Former railway station in England

Gotherington railway station is a railway station serving the village of Gotherington in Gloucestershire, England. The station is located just to the north of the village.

It is located on the former Cheltenham to Stratford-upon-Avon line, which was opened by the Great Western Railway in 1906. The station opened as Gotherington on 1 June 1906; it was renamed Gotherington Halt on 1 December 1940, and was closed on 13 June 1955. It was the first station to close on this route (most of the other stations closed in 1960). The line itself remained open until 1976. The track was later lifted by 1979.

== Preservation ==
The line was relaid by the Gloucestershire Warwickshire Railway, during the mid-1990s reaching Gotherington in 1997. Trains recommenced the same year, and were extended to Cheltenham Racecourse in April 2003.

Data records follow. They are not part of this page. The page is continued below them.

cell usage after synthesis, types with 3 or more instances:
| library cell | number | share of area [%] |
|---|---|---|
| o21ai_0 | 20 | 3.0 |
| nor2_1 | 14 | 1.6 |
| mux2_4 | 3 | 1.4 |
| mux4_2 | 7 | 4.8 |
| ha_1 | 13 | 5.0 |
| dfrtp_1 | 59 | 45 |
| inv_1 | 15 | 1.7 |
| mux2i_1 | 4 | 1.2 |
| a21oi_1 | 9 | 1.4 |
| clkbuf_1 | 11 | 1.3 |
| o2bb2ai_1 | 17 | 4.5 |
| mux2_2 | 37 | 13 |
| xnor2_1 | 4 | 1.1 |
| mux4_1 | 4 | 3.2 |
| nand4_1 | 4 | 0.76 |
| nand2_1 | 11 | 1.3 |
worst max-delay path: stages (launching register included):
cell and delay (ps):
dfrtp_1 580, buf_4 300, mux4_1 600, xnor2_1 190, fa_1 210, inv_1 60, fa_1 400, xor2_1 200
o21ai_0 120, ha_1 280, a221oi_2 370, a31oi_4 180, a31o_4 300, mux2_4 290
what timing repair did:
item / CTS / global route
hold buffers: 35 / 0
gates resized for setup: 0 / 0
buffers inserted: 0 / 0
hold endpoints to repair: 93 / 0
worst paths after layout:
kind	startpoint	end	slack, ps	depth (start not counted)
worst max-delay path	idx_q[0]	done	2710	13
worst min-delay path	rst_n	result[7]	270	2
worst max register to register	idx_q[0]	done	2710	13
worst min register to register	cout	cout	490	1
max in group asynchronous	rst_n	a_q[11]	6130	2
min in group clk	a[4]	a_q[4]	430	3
## src/rtl/fetch_pc_unit.sv

```systemverilog
// Instruction-fetch stage: owns the PC, fetches over a req/ready handshake,
// holds each word for decode and resolves branch/JAL/JALR redirects.
module fetch_pc_unit #(
    parameter logic [31:0] RESET_PC = 32'h0000_0000,
    parameter int          XLEN     = 32
) (
    input  logic            clk,
    input  logic            rst,
    output logic            imem_req,
    output logic [XLEN-1:0] imem_addr,
    input  logic            imem_ready,
    input  logic [XLEN-1:0] imem_rdata,
    input  logic            stall,
    input  logic            redirect_valid,
    input  logic [1:0]      redirect_kind,
    input  logic [XLEN-1:0] imm,
    input  logic [XLEN-1:0] rs1_data,
    output logic [XLEN-1:0] inst,
    output logic [XLEN-1:0] inst_pc,
    output logic [XLEN-1:0] pc_plus4,
    output logic            inst_valid,
    output logic            misalign_err
);

    // state   | meaning
    // S_BOOT  | one idle cycle after reset
    // S_FETCH | request outstanding at pc, waiting for imem_ready
    // S_HOLD  | instruction presented to decode
    // S_HALT  | misaligned redirect seen; wait for reset
    typedef enum logic [1:0] {
        S_BOOT,
        S_FETCH,
        S_HOLD,
        S_HALT
    } state_t;

    state_t          state;
    logic [XLEN-1:0] pc;
    logic [XLEN-1:0] jalr_sum;
    logic [XLEN-1:0] target;

    assign imem_addr = pc;
    assign pc_plus4  = inst_pc + 32'd4;
    assign jalr_sum  = rs1_data + imm;

    // Reserved kind falls back to sequential flow.
    always_comb begin
        target = pc_plus4;
        if (redirect_valid) begin
            case (redirect_kind)
                2'b00, 2'b01: target = inst_pc + imm;
                2'b10:        target = {jalr_sum[XLEN-1:1], 1'b0};
                default:      target = pc_plus4;
            endcase
        end
    end

    always_ff @(posedge clk) begin
        if (rst) begin
            state        <= S_BOOT;
            pc           <= RESET_PC;
            imem_req     <= 1'b0;
            inst         <= '0;
            inst_pc      <= RESET_PC;
            inst_valid   <= 1'b0;
            misalign_err <= 1'b0;
        end else begin
            case (state)
                S_BOOT: begin
                    state    <= S_FETCH;
                    imem_req <= 1'b1;
                end
                S_FETCH: begin
                    if (imem_ready) begin
                        inst       <= imem_rdata;
                        inst_pc    <= pc;
                        inst_valid <= 1'b1;
                        imem_req   <= 1'b0;
                        state      <= S_HOLD;
                    end
                end
                S_HOLD: begin
                    if (!stall) begin
                        inst_valid <= 1'b0;
                        if (target[1:0] != 2'b00) begin
                            misalign_err <= 1'b1;
                            state        <= S_HALT;
                        end else begin
                            pc       <= target;
                            imem_req <= 1'b1;
                            state    <= S_FETCH;
                        end
                    end
                end
                S_HALT: begin
                    imem_req   <= 1'b0;
                    inst_valid <= 1'b0;
                end
            endcase
        end
    end

endmodule

```
===== config.mk =====
export PLATFORM = sky130hd
export DESIGN_NAME = mc_ctrl
export DESIGN_NICKNAME = d
export VERILOG_FILES = /design/src/rtl/mc_ctrl.sv
export SDC_FILE = /design/constraint.sdc
export NUM_CORES = 1
export LEC_CHECK = 0
export BUFFER_PORTS_ARGS = -buffer_cell sky130_fd_sc_hd__buf_2
export CORE_MARGIN = 2
export CORE_UTILIZATION = 50
export CTS_CLUSTER_SIZE = 12
export DETAILED_ROUTE_END_ITERATION = 8
export PLACE_DENSITY = 0.78
export SLEW_MARGIN = 30
export SYNTH_ARGS = -nofsm -noshare
export SYNTH_HDL_FRONTEND = slang
export SYNTH_SLANG_ARGS = --single-unit

===== constraint.sdc =====
create_clock -name clk -period 2.02 [get_ports clk]
set_input_delay 0.303 -clock clk [delete_from_list [all_inputs] [get_ports clk]]
set_output_delay 0.303 -clock clk [all_outputs]
set_load 0.03 [all_outputs]
==> src/rtl/branch_redirect_ctrl.sv <==
// EX-stage control-flow sequencer: resolves beq/bne/jr, registers the
// redirect PC, issues one-cycle flushes and stalls on an unready jr source.
module branch_redirect_ctrl
  import cpu_ctrl_pkg::*;
#(
  parameter int unsigned WIDTH     = 32,
  parameter int unsigned STALL_MAX = 3,
  parameter int unsigned CNT_W     = 16
) (
  input  logic             Clk,
  input  logic             Reset,
  input  logic             Branch_EX,
  input  logic             BranchType_EX,
  input  logic             Zero_EX,
  input  logic             JumpReg_EX,
  input  logic             RsReady_EX,
  input  logic [WIDTH-1:0] BranchTarget_EX,
  input  logic [WIDTH-1:0] ReadData1_EX,
  output logic             BranchMux_sel,
  output logic             Redirect_valid,
  output logic [WIDTH-1:0] Redirect_PC,
  output logic             Stall,
  output logic             Flush_IFID,
  output logic             Flush_IDEX,
  output logic [CNT_W-1:0] TakenCount,
  output logic             Timeout_err
);

  localparam int unsigned SC_W = (STALL_MAX < 2) ? 1 : $clog2(STALL_MAX + 1);
  localparam logic [WIDTH-1:0] ALIGN_MASK = ~WIDTH'(3);

  state_e           state_q, state_d;
  logic [SC_W-1:0]  stall_cnt_q, stall_cnt_d, stall_inc;
  logic [WIDTH-1:0] pc_q, pc_d;
  logic             sel_q, sel_d;
  logic             tmo_q, tmo_d;
  logic             enter_redirect;

  always_comb begin
    state_d        = state_q;
    stall_cnt_d    = stall_cnt_q;
    pc_d           = pc_q;
    sel_d          = sel_q;
    tmo_d          = tmo_q;
    enter_redirect = 1'b0;
    Stall          = 1'b0;
    stall_inc      = stall_cnt_q + SC_W'(1);

    case (state_q)
      S_IDLE: begin
        // jr takes priority over a simultaneous conditional branch
        if (JumpReg_EX) begin
          if (RsReady_EX) begin
            state_d        = S_REDIRECT;
            pc_d           = ReadData1_EX & ALIGN_MASK;
            sel_d          = BMUX_RS;
            enter_redirect = 1'b1;
          end else begin
            state_d     = S_WAIT_RS;
            stall_cnt_d = '0;
            Stall       = 1'b1;
          end
        end else if (branch_taken(Branch_EX, BranchType_EX, Zero_EX)) begin
          state_d        = S_REDIRECT;
          pc_d           = BranchTarget_EX & ALIGN_MASK;
          sel_d          = BMUX_ALU;
          enter_redirect = 1'b1;
        end
      end
      S_WAIT_RS: begin
        Stall = 1'b1;
        if (RsReady_EX) begin
          state_d        = S_REDIRECT;
          pc_d           = ReadData1_EX & ALIGN_MASK;
          sel_d          = BMUX_RS;
          enter_redirect = 1'b1;
        end else begin
          stall_cnt_d = stall_inc;
          if (stall_inc == SC_W'(STALL_MAX)) begin
            state_d = S_IDLE;
            tmo_d   = 1'b1;
          end
        end
      end
      S_REDIRECT: state_d = S_IDLE;
      default:    state_d = S_IDLE;
    endcase
  end

  always_ff @(posedge Clk) begin
    if (Reset) begin
      state_q     <= S_IDLE;
      stall_cnt_q <= '0;
      pc_q        <= '0;
      sel_q       <= 1'b0;
      tmo_q       <= 1'b0;
    end else begin
      state_q     <= state_d;
      stall_cnt_q <= stall_cnt_d;
      pc_q        <= pc_d;
      sel_q       <= sel_d;
      tmo_q       <= tmo_d;
    end
  end

  sat_counter #(.WIDTH(CNT_W)) u_taken_cnt (
    .clk   (Clk),
    .rst   (Reset),
    .en    (enter_redirect),
    .count (TakenCount)
  );

  assign Redirect_valid = (state_q == S_REDIRECT);
  assign Flush_IFID     = Redirect_valid;
  assign Flush_IDEX     = Redirect_valid;
  assign Redirect_PC    = pc_q;
  assign BranchMux_sel  = sel_q;
  assign Timeout_err    = tmo_q;

endmodule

The station buildings are privately owned, so trains use the opposite platform. During major events the private garden is opened to passengers and the station house becomes a tea room. A short length of track in the garden allows rides on a Wickham or pump trolley.

=== Signalling ===
Just south of Gotherington station is a passing loop controlled by a new signal box. When the box is switched in, it breaks the very long section between Winchcombe and Cheltenham Racecourse, then short section token working is in use from Cheltenham Racecourse Station to Gotherington, and Gotherington to Winchcombe. There is also a provision for Down trains to terminate at the Gotherington, use the loop to run round the train and return to Winchcombe.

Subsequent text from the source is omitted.